Update: 13:43 | 18/06/2021
Caves in Quang Binh Province, dubbed Vietnam's 'kingdom of caves,' can now be toured for half the price as the new Covid-19 wave slashes travel demand.
A four-day expedition to Tu Lan Cave now costs only VND9 million ($392.44) per person while the three-day journey costs VND5 million, according to major tour operator Oxalis Adventure, the only private company licensed to explore and conduct tours to Tu Lan, En, Va, Nuoc Nut and the world's largest cave Son Doong.
Inside the Va Cave in Quang Binh Province.
In addition, a two-to-three-day expedition to Tien, En and Va caves are now priced from VND3-5 million per person while a one-day tour to Tien and Tu Lan caves costs only VND990,000.
The discounts only run until July 15 and applicable to intra-provincial travelers amid the complicated development of the pandemic.
Each cave tour organized by Oxalis Adventure is limited to under 10 guests to ensure safety and cave conservation. Each tour is supported by 22 porters, five safety assistants, an international guide, one British cave expert, two cooks and a ranger.
Expensive cave exploration in Quang Binh has been popular among both locals and foreigners. Before the Covid-19 pandemic hit Vietnam in January last year, the prices of tours to these famous caves ranged from VND15-70 million per person.
Nguyen Chau A, CEO of Oxalis, said the unprecedented discounts are part of the tour operator's efforts to survive amid the new Covid-19 outbreak and create income for local tour guides and porters.
He said forthcoming cave tours operated by the company had all been fully booked, but that visitors from others localities were now prohibited from entering the province, meaning these tours had to be canceled.
"These low-priced cave tours would not result in profits, but are the best way to overcome difficulties at this time," he noted.
Oxalis said tours to Son Doong, the world's largest cave, for 2021 have been fully booked and that the cave would be closed to tourists from September until the year-end to allow restoration of its ecosystem.

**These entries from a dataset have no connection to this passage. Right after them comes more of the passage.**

**src/rtl/div_pkg.sv**
```systemverilog
// div_pkg: shared width default, FSM encoding and result field ranges for div_arbiter
package div_pkg;
    localparam int DEF_DW = 16;
    typedef enum logic [1:0] {
        IDLE    = 2'd0,
        BUSY    = 2'd1,
        RELEASE = 2'd2
    } state_e;
    localparam int QUO_LSB = 0;
    localparam int QUO_MSB = DEF_DW - 1;
    localparam int REM_LSB = DEF_DW;
    localparam int REM_MSB = 2 * DEF_DW - 1;
endpackage

```
**src/rtl/div_arbiter_rr.sv**
```systemverilog
// rr_arbiter: combinational round-robin pick of the first request at or after ptr
module rr_arbiter #(
    parameter int N  = 2,
    parameter int IW = 1
) (
    input  logic [N-1:0]  req,
    input  logic [IW-1:0] ptr,
    output logic [N-1:0]  gnt,
    output logic [IW-1:0] idx,
    output logic          any
);
    logic [IW-1:0] j;
    always_comb begin
        gnt = '0;
        idx = '0;
        j   = '0;
        any = |req;
        // scan farthest-first so the closest request to ptr is written last
        for (int k = N - 1; k >= 0; k--) begin
            j = IW'((int'(ptr) + k) % N);
            if (req[j]) begin
                gnt    = '0;
                gnt[j] = 1'b1;
                idx    = j;
            end
        end
    end
endmodule

```
**src/rtl/div_arbiter.sv**
```systemverilog
// div_arbiter: round-robin front end sharing one Divider, with divide-by-zero and timeout handling
module div_arbiter
    import div_pkg::*;
#(
    parameter int NUM_REQ = 2,
    parameter int DW      = DEF_DW,
    parameter int TIMEOUT = 40
) (
    input  logic                    clk,
    input  logic                    rst,
    input  logic [NUM_REQ-1:0]      req_valid,
    output logic [NUM_REQ-1:0]      req_ready,
    input  logic [NUM_REQ*DW-1:0]   req_dividend,
    input  logic [NUM_REQ*DW-1:0]   req_divisor,
    output logic [NUM_REQ-1:0]      rsp_valid,
    output logic [2*DW-1:0]         rsp_result,
    output logic                    rsp_dbz,
    output logic                    rsp_timeout,
    output logic                    busy,
    output logic                    div_control,
    output logic [DW-1:0]           div_dividend,
    output logic [DW-1:0]           div_divisor,
    input  logic                    div_validity,
    input  logic [2*DW-1:0]         div_result
);
    localparam int IW = $clog2(NUM_REQ);
    localparam int CW = $clog2(TIMEOUT);
    state_e              state_q, state_d;
    logic [IW-1:0]       ptr_q, ptr_d, owner_q, owner_d, idx;
    logic [NUM_REQ-1:0]  gnt;
    logic                any, accept, vld_ok, expired;
    logic [DW-1:0]       dvd_q, dvd_d, dvs_q, dvs_d, sel_dvd, sel_dvs;
    logic [CW-1:0]       cnt_q, cnt_d;
    logic [2*DW-1:0]     res_q, res_d;
    logic                dbz_q, dbz_d, to_q, to_d, rv_q, rv_d;

    rr_arbiter #(.N(NUM_REQ), .IW(IW)) u_rr (
        .req (req_valid),
        .ptr (ptr_q),
        .gnt (gnt),
        .idx (idx),
        .any (any)
    );

    always_ff @(posedge clk) begin
        if (rst) state_q <= IDLE;
        else     state_q <= state_d;
    end

    // a stale validity flag from the previous op is ignored in the first BUSY cycle
    always_comb begin
        sel_dvd = DW'(req_dividend >> (DW * idx));
        sel_dvs = DW'(req_divisor >> (DW * idx));
        accept  = state_q == IDLE && any;
        vld_ok  = div_validity && cnt_q != '0;
        expired = cnt_q == CW'(TIMEOUT - 1);
        state_d = state_q == IDLE ? (any ? (sel_dvs == '0 ? RELEASE : BUSY) : IDLE) :
                  state_q == BUSY ? ((vld_ok || expired) ? RELEASE : BUSY) : IDLE;
    end

    always_comb begin
        req_ready    = (state_q == IDLE && !rst) ? gnt : '0;
        div_control  = state_q == BUSY;
        busy         = state_q != IDLE;
        rsp_valid    = rv_q ? NUM_REQ'(1) << owner_q : '0;
        rsp_result   = res_q;
        rsp_dbz      = dbz_q;
        rsp_timeout  = to_q;
        div_dividend = dvd_q;
        div_divisor  = dvs_q;
    end

    always_comb begin
        ptr_d   = accept ? (idx == IW'(NUM_REQ - 1) ? '0 : idx + IW'(1)) : ptr_q;
        owner_d = accept ? idx : owner_q;
        dvd_d   = accept ? sel_dvd : dvd_q;
        dvs_d   = accept ? sel_dvs : dvs_q;
        cnt_d   = (state_q == BUSY && state_d == BUSY) ? cnt_q + CW'(1) : '0;
        rv_d    = state_d == RELEASE;
        dbz_d   = accept && sel_dvs == '0;
        to_d    = state_q == BUSY && !vld_ok && expired;
        res_d   = dbz_d ? {sel_dvd, {DW{1'b1}}} : (state_q == BUSY && vld_ok) ? div_result : '0;
    end

    always_ff @(posedge clk) begin
        if (rst) begin
            ptr_q   <= '0;
            owner_q <= '0;
            dvd_q   <= '0;
            dvs_q   <= '0;
            cnt_q   <= '0;
            res_q   <= '0;
            dbz_q   <= 1'b0;
            to_q    <= 1'b0;
            rv_q    <= 1'b0;
        end else begin
            ptr_q   <= ptr_d;
            owner_q <= owner_d;
            dvd_q   <= dvd_d;
            dvs_q   <= dvs_d;
            cnt_q   <= cnt_d;
            res_q   <= res_d;
            dbz_q   <= dbz_d;
            to_q    <= to_d;
            rv_q    <= rv_d;
        end
    end
endmodule

```
<file path="config.mk">
export PLATFORM = sky130hd
export DESIGN_NAME = if_stage
export DESIGN_NICKNAME = d
export VERILOG_FILES = /design/src/rtl/if_stage.sv
export SDC_FILE = /design/constraint.sdc
export NUM_CORES = 1
export LEC_CHECK = 0
export ABC_CLOCK_PERIOD_IN_PS = 2200
export CORE_ASPECT_RATIO = 1.1
export CORE_UTILIZATION = 51
export DETAILED_ROUTE_END_ITERATION = 10
export DONT_BUFFER_PORTS = 1
export GPL_ROUTABILITY_DRIVEN = 1
export PLACE_DENSITY = 0.69
export REMOVE_ABC_BUFFERS = 1
export SLEW_MARGIN = 30
export SYNTH_ARGS = -nofsm -noshare
export SYNTH_HDL_FRONTEND = slang
export SYNTH_SLANG_ARGS = --single-unit
</file>
<file path="constraint.sdc">
create_clock -name clk -period 2.2 [get_ports clk]
set_input_delay 0.44 -clock clk [delete_from_list [all_inputs] [get_ports clk]]
set_output_delay 0.44 -clock clk [all_outputs]
set_load 0.005 [all_outputs]
</file>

The number of Vietnamese exploring caves in Quang Binh last year reached record high amid the Covid-19 pandemic, at 6,000, which was three times against the previous years, according to Oxalis.
Quang Binh, home to UNESCO heritage site Phong Nha-Ke Bang National Park, has not yet recorded any community transmissions during the ongoing outbreak that hit the country on April 27.